Written by Ned Lodwick, President, Brown County Historical Society
“The 27th Regiment U.S. Colored Troops”
With the successful recruitment of the 127th OVI (5th USCT) the Federal government quickly moved forward with the recruitment of more African-American regiments in Ohio. The 27th USCT formed at Camp Delaware in Delaware, Ohio from January through April of 1864. They entered service as part of the IX Corps of the Army of the Potomac.
Somewhere around one hundred men from Brown County enlisted in the regiment, mostly from Union township and the Gist Settlements. Most of these men were free men but some were runaway slaves who had taken up residence in the black communities of Brown County.
The Gist Settlements had been formed in 1819 after the death of Englishman Samuel Gist. At his death, Gist had owned large plantations in Virginia and 500 slaves. In his will he gave instructions that his slaves were to be freed, his plantations sold, and the money used to purchase land for them in free territory. Two large tracts were purchased in Brown County, one in Scott Township and one in Eagle Township. The newly freed slaves farmed their land and formed strong communities. These settlements were fertile recruiting grounds filled with young men willing to fight to protect their new found freedom.

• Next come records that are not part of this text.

`src/rtl/lock_guard_pkg.sv`:
```
package lock_guard_pkg;
  typedef enum logic [1:0] {
    CMD_NONE   = 2'd0,
    CMD_LOCK   = 2'd1,
    CMD_UNLOCK = 2'd2
  } lock_cmd_e;
endpackage

```
`src/rtl/lkg_key_arm.sv`:
```
module lkg_key_arm #(
  parameter int ADDR_W = 8,
  parameter int DATA_W = 32,
  parameter logic [ADDR_W-1:0] KEY_ADDR = 8'h18,
  parameter logic [DATA_W-1:0] KEY_VAL  = 32'h5AF0_5AF0
) (
  input  logic              clk_i,
  input  logic              rst_ni,
  input  logic              wr_en_i,
  input  logic [ADDR_W-1:0] wr_addr_i,
  input  logic [DATA_W-1:0] wr_data_i,
  output logic              armed_o
);
  logic key_hit;
  logic armed_q;

  assign key_hit = (wr_addr_i == KEY_ADDR) && (wr_data_i == KEY_VAL);

  // every register write re-decides arming; idle cycles hold it
  always_ff @(posedge clk_i or negedge rst_ni) begin
    if (!rst_ni)      armed_q <= 1'b0;
    else if (wr_en_i) armed_q <= key_hit;
  end

  assign armed_o = armed_q;

  p_stray_write_disarms_r6: assert property (@(posedge clk_i) disable iff (!rst_ni)
    (wr_en_i && wr_addr_i != KEY_ADDR) |=> !armed_o);
  p_bad_key_disarms_r5: assert property (@(posedge clk_i) disable iff (!rst_ni)
    (wr_en_i && wr_data_i != KEY_VAL) |=> !armed_o);
  p_idle_keeps_arm_r10: assert property (@(posedge clk_i) disable iff (!rst_ni)
    !wr_en_i |=> $stable(armed_o));
  p_rekey_stays_armed_r11: assert property (@(posedge clk_i) disable iff (!rst_ni)
    (armed_o && wr_en_i && wr_addr_i == KEY_ADDR && wr_data_i == KEY_VAL) |=> armed_o);
endmodule

```
`src/rtl/lkg_lock_state.sv`:
```
module lkg_lock_state
  import lock_guard_pkg::*;
#(
  parameter int ADDR_W = 8,
  parameter int DATA_W = 32,
  parameter logic [ADDR_W-1:0] CTRL_ADDR   = 8'h1C,
  parameter logic [DATA_W-1:0] LOCK_CODE   = 32'h1,
  parameter logic [DATA_W-1:0] UNLOCK_CODE = 32'h2
) (
  input  logic              clk_i,
  input  logic              rst_ni,
  input  logic              wr_en_i,
  input  logic [ADDR_W-1:0] wr_addr_i,
  input  logic [DATA_W-1:0] wr_data_i,
  input  logic              armed_i,
  output logic              locked_o
);
  lock_cmd_e cmd;
  logic      locked_q;

  always_comb begin
    cmd = CMD_NONE;
    if (wr_en_i && armed_i && wr_addr_i == CTRL_ADDR) begin
      if (wr_data_i == LOCK_CODE)        cmd = CMD_LOCK;
      else if (wr_data_i == UNLOCK_CODE) cmd = CMD_UNLOCK;
    end
  end

  always_ff @(posedge clk_i or negedge rst_ni) begin
    if (!rst_ni) locked_q <= 1'b0;
    else begin
      case (cmd)
        CMD_LOCK:   locked_q <= 1'b1;
        CMD_UNLOCK: locked_q <= 1'b0;
        default:    locked_q <= locked_q;
      endcase
    end
  end

  assign locked_o = locked_q;

  p_unarmed_no_change_r4: assert property (@(posedge clk_i) disable iff (!rst_ni)
    !armed_i |=> $stable(locked_o));
  p_lock_cmd_r2: assert property (@(posedge clk_i) disable iff (!rst_ni)
    (armed_i && wr_en_i && wr_addr_i == CTRL_ADDR && wr_data_i == LOCK_CODE) |=> locked_o);
  p_unlock_cmd_r3: assert property (@(posedge clk_i) disable iff (!rst_ni)
    (armed_i && wr_en_i && wr_addr_i == CTRL_ADDR && wr_data_i == UNLOCK_CODE) |=> !locked_o);
  p_other_code_ignored_r8: assert property (@(posedge clk_i) disable iff (!rst_ni)
    (wr_en_i && wr_addr_i == CTRL_ADDR && wr_data_i != LOCK_CODE && wr_data_i != UNLOCK_CODE)
      |=> $stable(locked_o));
endmodule

```
`src/rtl/lkg_we_gate.sv`:
```
module lkg_we_gate #(
  parameter int TBL_PORTS = 1
) (
  input  logic                 clk_i,
  input  logic                 rst_ni,
  input  logic                 locked_i,
  input  logic [TBL_PORTS-1:0] tbl_we_i,
  output logic [TBL_PORTS-1:0] tbl_we_o
);
  for (genvar g = 0; g < TBL_PORTS; g++) begin : g_lane
    assign tbl_we_o[g] = tbl_we_i[g] & ~locked_i;
  end

  p_locked_blocks_r9: assert property (@(posedge clk_i) disable iff (!rst_ni)
    locked_i |-> (tbl_we_o == '0));
  p_unlocked_passes_r9: assert property (@(posedge clk_i) disable iff (!rst_ni)
    !locked_i |-> (tbl_we_o == tbl_we_i));
endmodule

```
`src/rtl/cfg_lock_guard.sv`:
```
module cfg_lock_guard #(
  parameter int ADDR_W    = 8,
  parameter int DATA_W    = 32,
  parameter int TBL_PORTS = 2,
  parameter logic [ADDR_W-1:0] KEY_ADDR    = 8'h18,
  parameter logic [ADDR_W-1:0] CTRL_ADDR   = 8'h1C,
  parameter logic [DATA_W-1:0] KEY_VAL     = 32'h5AF0_5AF0,
  parameter logic [DATA_W-1:0] LOCK_CODE   = 32'h1,
  parameter logic [DATA_W-1:0] UNLOCK_CODE = 32'h2
) (
  input  logic                 clk_i,
  input  logic                 rst_ni,
  input  logic                 wr_en_i,
  input  logic [ADDR_W-1:0]    wr_addr_i,
  input  logic [DATA_W-1:0]    wr_data_i,
  input  logic [TBL_PORTS-1:0] tbl_we_i,
  output logic [TBL_PORTS-1:0] tbl_we_o,
  output logic                 locked_o
);
  logic armed;
  logic locked;

  lkg_key_arm #(
    .ADDR_W(ADDR_W), .DATA_W(DATA_W), .KEY_ADDR(KEY_ADDR), .KEY_VAL(KEY_VAL)
  ) u_arm (
    .clk_i(clk_i), .rst_ni(rst_ni), .wr_en_i(wr_en_i),
    .wr_addr_i(wr_addr_i), .wr_data_i(wr_data_i), .armed_o(armed)
  );

  lkg_lock_state #(
    .ADDR_W(ADDR_W), .DATA_W(DATA_W), .CTRL_ADDR(CTRL_ADDR),
    .LOCK_CODE(LOCK_CODE), .UNLOCK_CODE(UNLOCK_CODE)
  ) u_state (
    .clk_i(clk_i), .rst_ni(rst_ni), .wr_en_i(wr_en_i),
    .wr_addr_i(wr_addr_i), .wr_data_i(wr_data_i),
    .armed_i(armed), .locked_o(locked)
  );

  lkg_we_gate #(.TBL_PORTS(TBL_PORTS)) u_gate (
    .clk_i(clk_i), .rst_ni(rst_ni), .locked_i(locked),
    .tbl_we_i(tbl_we_i), .tbl_we_o(tbl_we_o)
  );

  assign locked_o = locked;

  p_cmd_disarms_r7: assert property (@(posedge clk_i) disable iff (!rst_ni)
    (wr_en_i && wr_addr_i == CTRL_ADDR) |=> !armed);
  p_reset_unlocked_r1: assert property (@(posedge clk_i)
    !rst_ni |-> (!locked_o && !armed));
endmodule

```
`config.mk`:
```
export PLATFORM = sky130hd
export DESIGN_NAME = cfg_lock_guard
export DESIGN_NICKNAME = d
export VERILOG_FILES = /design/src/rtl/lock_guard_pkg.sv /design/src/rtl/lkg_key_arm.sv /design/src/rtl/lkg_lock_state.sv /design/src/rtl/lkg_we_gate.sv /design/src/rtl/cfg_lock_guard.sv
export SDC_FILE = /design/constraint.sdc
export NUM_CORES = 1
export LEC_CHECK = 0
export BUFFER_PORTS_ARGS = -buffer_cell sky130_fd_sc_hd__buf_2
export CORE_AREA = 2 2 39 41
export CTS_BUF_LIST = sky130_fd_sc_hd__clkbuf_8 sky130_fd_sc_hd__clkbuf_16
export CTS_CLUSTER_SIZE = 10
export DETAILED_ROUTE_END_ITERATION = 10
export DIE_AREA = 0 0 41 43
export PLACE_DENSITY = 0.72
export SYNTH_ARGS = -nofsm -noshare
export SYNTH_HDL_FRONTEND = slang
export SYNTH_HIERARCHICAL = 1
export SYNTH_SLANG_ARGS = --single-unit
```
`constraint.sdc`:
```
create_clock -name clk_i -period 3.46 [get_ports clk_i]
set_input_delay 0.173 -clock clk_i [delete_from_list [all_inputs] [get_ports clk_i]]
set_output_delay 0.173 -clock clk_i [all_outputs]
set_load 0.05 [all_outputs]
```
**After elaboration in Yosys (flattened, before gate mapping)**

Cells that the tools add are included.

- Flip-flop bits (word level): 2
- Bits of input ports: 45
- Output and inout port bits: 3
- Word-level logic and storage cells: 20

- Equal/unequal tests: 7
- Multiplexer cells: 4
- Bitwise gates (word level): 3
- Reduce and logical (&&, ||, !) cells: 4

Operators with widths:

| kind | count |
|---|---|
| $eq A32 B1 Y1 const B | 1 |
| $eq A32 B2 Y1 const B | 1 |
| $eq A32 B31 Y1 const B | 1 |
| $eq A8 B5 Y1 const B | 2 |
| $mux W2 | 3 |
| $logic_and A1 B1 Y1 | 3 |
| $and A1 B1 Y1 | 2 |
| $eq A2 B1 Y1 const B | 1 |
| $eq A2 B2 Y1 const B | 1 |
| $pmux W1 S2 | 1 |
| $reduce_bool A2 Y1 | 1 |
| $not A1 Y1 | 1 |

**Logic depth before layout (Yosys ltp)**

- Depth after elaboration: 6
- Depth in mapped cells: 6
- Gate-level depth less buffers: 6

**Hierarchy**

The synthesis kept the hierarchy.

Modules (own cells, without submodules):

| module | instances | cells each | area an instance (µm²) | sequential area each (µm²) |
|---|---|---|---|---|
| lkg_lock_state | 1 | 22 | 182.7 | 25.0 |
| lkg_key_arm | 1 | 17 | 180.2 | 25.0 |
| lkg_we_gate | 1 | 2 | 12.5 | 0.0 |

**Least setup slack after synthesis**

Ideal clock, no wire load.

- Kind: flip-flop to flip-flop
- From: reg u_arm.armed_q (netlist: u_arm/armed_o)
- To: reg u_state.locked_q (netlist: u_state/locked_o)
- Setup time: 127 ps
- Arrival: 1,595 ps
- Required time: 3,333 ps
- Slack: 1,738 ps
- Cell stages (with the launch flop): 7
- Path buffers: 0
- Period minus slack after synthesis: 1,722 ps
- Cells stage by stage: dfrtp_1 nor4bb_1 nand3_1 or4_1 ha_1 nand2_1 o21ai_0

- Cells in the longest elaborated chain, start to end: 5
- Elaborated cells on any way between the ends: 7
- Classes of those cells: 2 x eq/ne; 2 x mux; 3 x reduce/logical

Ends and longest elaborated chain:

| element | RTL line | text |
|---|---|---|
| start: declaration | lkg_key_arm.sv:15 | `logic armed_q;` |
| start signal: assignment | lkg_key_arm.sv:22 | `else if (wr_en_i) armed_q <= key_hit;` |
| $logic_and A1 B1 Y1 * (2 in series) | lkg_lock_state.sv:23 | `if (wr_en_i && armed_i && wr_addr_i == CTRL_ADDR) begin` |
| $mux W2 * | lkg_lock_state.sv:23 |  |
| $eq A2 B2 Y1 / $eq A2 B1 Y1 (equally long branches) | lkg_lock_state.sv:32 | `case (cmd)` |
| $pmux W1 S2 / $reduce_bool A2 Y1 (equally long branches) | -- |  |
| end signal: assignment | lkg_lock_state.sv:35 | `default: locked_q <= locked_q;` |
| end: declaration | lkg_lock_state.sv:19 | `logic locked_q;` |

Every way passes the cells marked *; elsewhere a longest branch is shown, timed or not.
A chain may end at the register's enable or synchronous reset.

**Final worst setup path**

Ends and elaborated chain as after synthesis.

==> impl_metrics.env <==
export IMPL_synth_ff_type="dfrtp_1"
export IMPL_synth_most_common_cell="nand4_1"
export IMPL_slew_headroom_pct=81.6
export IMPL_grt_util_all_layers_pct=17.2
export IMPL_min_from="wr_en_i"
export IMPL_ant_nets=0
export IMPL_cts_resized=0
export IMPL_synth_top_family_by_area="simple AND/OR/NAND/NOR gates"
export IMPL_grt_pass1_wl_mm=2.17
export IMPL_power_density_mw_per_mm2=241
export IMPL_area_growth_pct=81.7
export IMPL_synth_fa_ha_area_share_pct=3.33
export IMPL_fp_dieH_um=43
export IMPL_drt_iter0_markers=7
export IMPL_rr_startpoint="u_arm/armed_o$_DFFE_PN0P_"
export IMPL_period_minus_slack_ps=1850
export IMPL_finalSetupViolations=0
export IMPL_die_area_mm2=0.00176
export IMPL_async_flop_share_pct=100
export IMPL_grt_pass1_vias=614
export IMPL_num_io_pins=48
export IMPL_max_freq_mhz=541
export IMPL_start_kind="flip-flop"
export IMPL_grt_max_degree=5
export IMPL_drv_cap=0
export IMPL_via_count=568
export IMPL_reg2reg_slack_ps=1610
export IMPL_end_kind="flip-flop"
export IMPL_htree_levels=1
export IMPL_hold_depth=2
export IMPL_crit_required_ps=3550
export IMPL_yosysTopAreaCellShare_pct=13.3
export IMPL_synthXorXnorAreaFrac_pct=0
export IMPL_synthSimpleGateAreaFrac_pct=76.7
export IMPL_drt_pass1_iter_count=4
export IMPL_ir_worst_vdd_v=0.000112
export IMPL_drt_total_wl_mm=1.23
export IMPL_synth_common_cells="nand4_1, nor2_1, nor4_1, nor4bb_1"
export IMPL_maxSlewViolCount=0
export IMPL_tns_ps=0
export IMPL_rsz0062_at_grt="no"
export IMPL_clock_skew_final_ps=0.888
export IMPL_outcome="finished, final reports clean"
export IMPL_ff2ff_path_depth=6
export IMPL_fin_crit_sh_pct=53.4
export IMPL_placementRows=14
export IMPL_gp_congestion=0.691
export IMPL_synth_area_leaders="dfrtp_1, nor4b_2, nor4bb_1"
export IMPL_worstMarginPinSlew_ps=273
export IMPL_drcViolationCount=0
export IMPL_antenna_found_initial=0
export IMPL_numCtsBuffers=3
export IMPL_cts_tree="built"
export IMPL_hold_path_endpoint="u_arm/armed_o$_DFFE_PN0P_"
export IMPL_hold_viol=0
export IMPL_avgViaCountPerCell=5.26
export IMPL_critPathKind="flip-flop to flip-flop"
export IMPL_wire_per_inst_um=11.4
export IMPL_synth_edff_count=0
export IMPL_synthesis_area_um2=375
export IMPL_cts_root_buf="clkbuf_8"
export IMPL_die_w_um=41
export IMPL_r2r_end="u_state/locked_o$_DFFE_PN0P_"
export IMPL_core_mm2=0.00138
export IMPL_ys_seq_area_share_pct=13.3
export IMPL_synth_mux_area_fraction_pct=0
export IMPL_cts_sinks=2
export IMPL_arrival_ps=1930
export IMPL_synth_compound_area_share_pct=5.67
export IMPL_clk_path_buf_depth=2
export IMPL_syn_nets=87
export IMPL_power_leakage_uw=0.000314
export IMPL_post_cts_buffers=0
export IMPL_dp_final_hpwl_mm=1.11
export IMPL_ctsHoldBuffers=1
export IMPL_hold_class="primary input to flip-flop"
export IMPL_clk_pin_slew_ps=30
export IMPL_yosys_area_top_type="dfrtp_1"
export IMPL_synthCells=41
export IMPL_insertedDiodeCount=0
export IMPL_initial_core_util_pct=27.1
export IMPL_drive_gt1_share_pct=63.0
export IMPL_power_total_uw=165
export IMPL_crit_fanout=2
export IMPL_clock_latency_ps=210
export IMPL_grt_overflow=0
export IMPL_avgSynthCellArea_um2=9.16
export IMPL_fin_nets=140
export IMPL_ys_types=21
export IMPL_port_buffers=47
export IMPL_ys_ff_latch=2
export IMPL_ys_warnings_count=6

The 27th was originally used to guard supply trains and rear areas during General Grant’s Overland Campaign of 1864. By June they found themselves entrenched in front of Petersburg, Va. alongside their friends in the 5th USCT. They participated in the ill-fated Battle of the Crater on June 30th, 1864. The Regiment was to be among the advance units after the mine explosion but at the list minute were placed in reserve. The mine, 40,000 pounds of black powder, exploded under a Confederate fort and Union forces were to pour through the break in the Petersburg defenses. Instead, the Federal troops charged into the 10-20ft deep “Crater” and were quickly surrounded and destroyed. The black division, including the 5th and 27th USCT, that was to lead the assault was trained to go around the “Crater” but the white troops that replaced them just before the explosion had no such instructions and the disaster was inevitable. The black troops sent in at the end of the battle merely made the casualty figures rise.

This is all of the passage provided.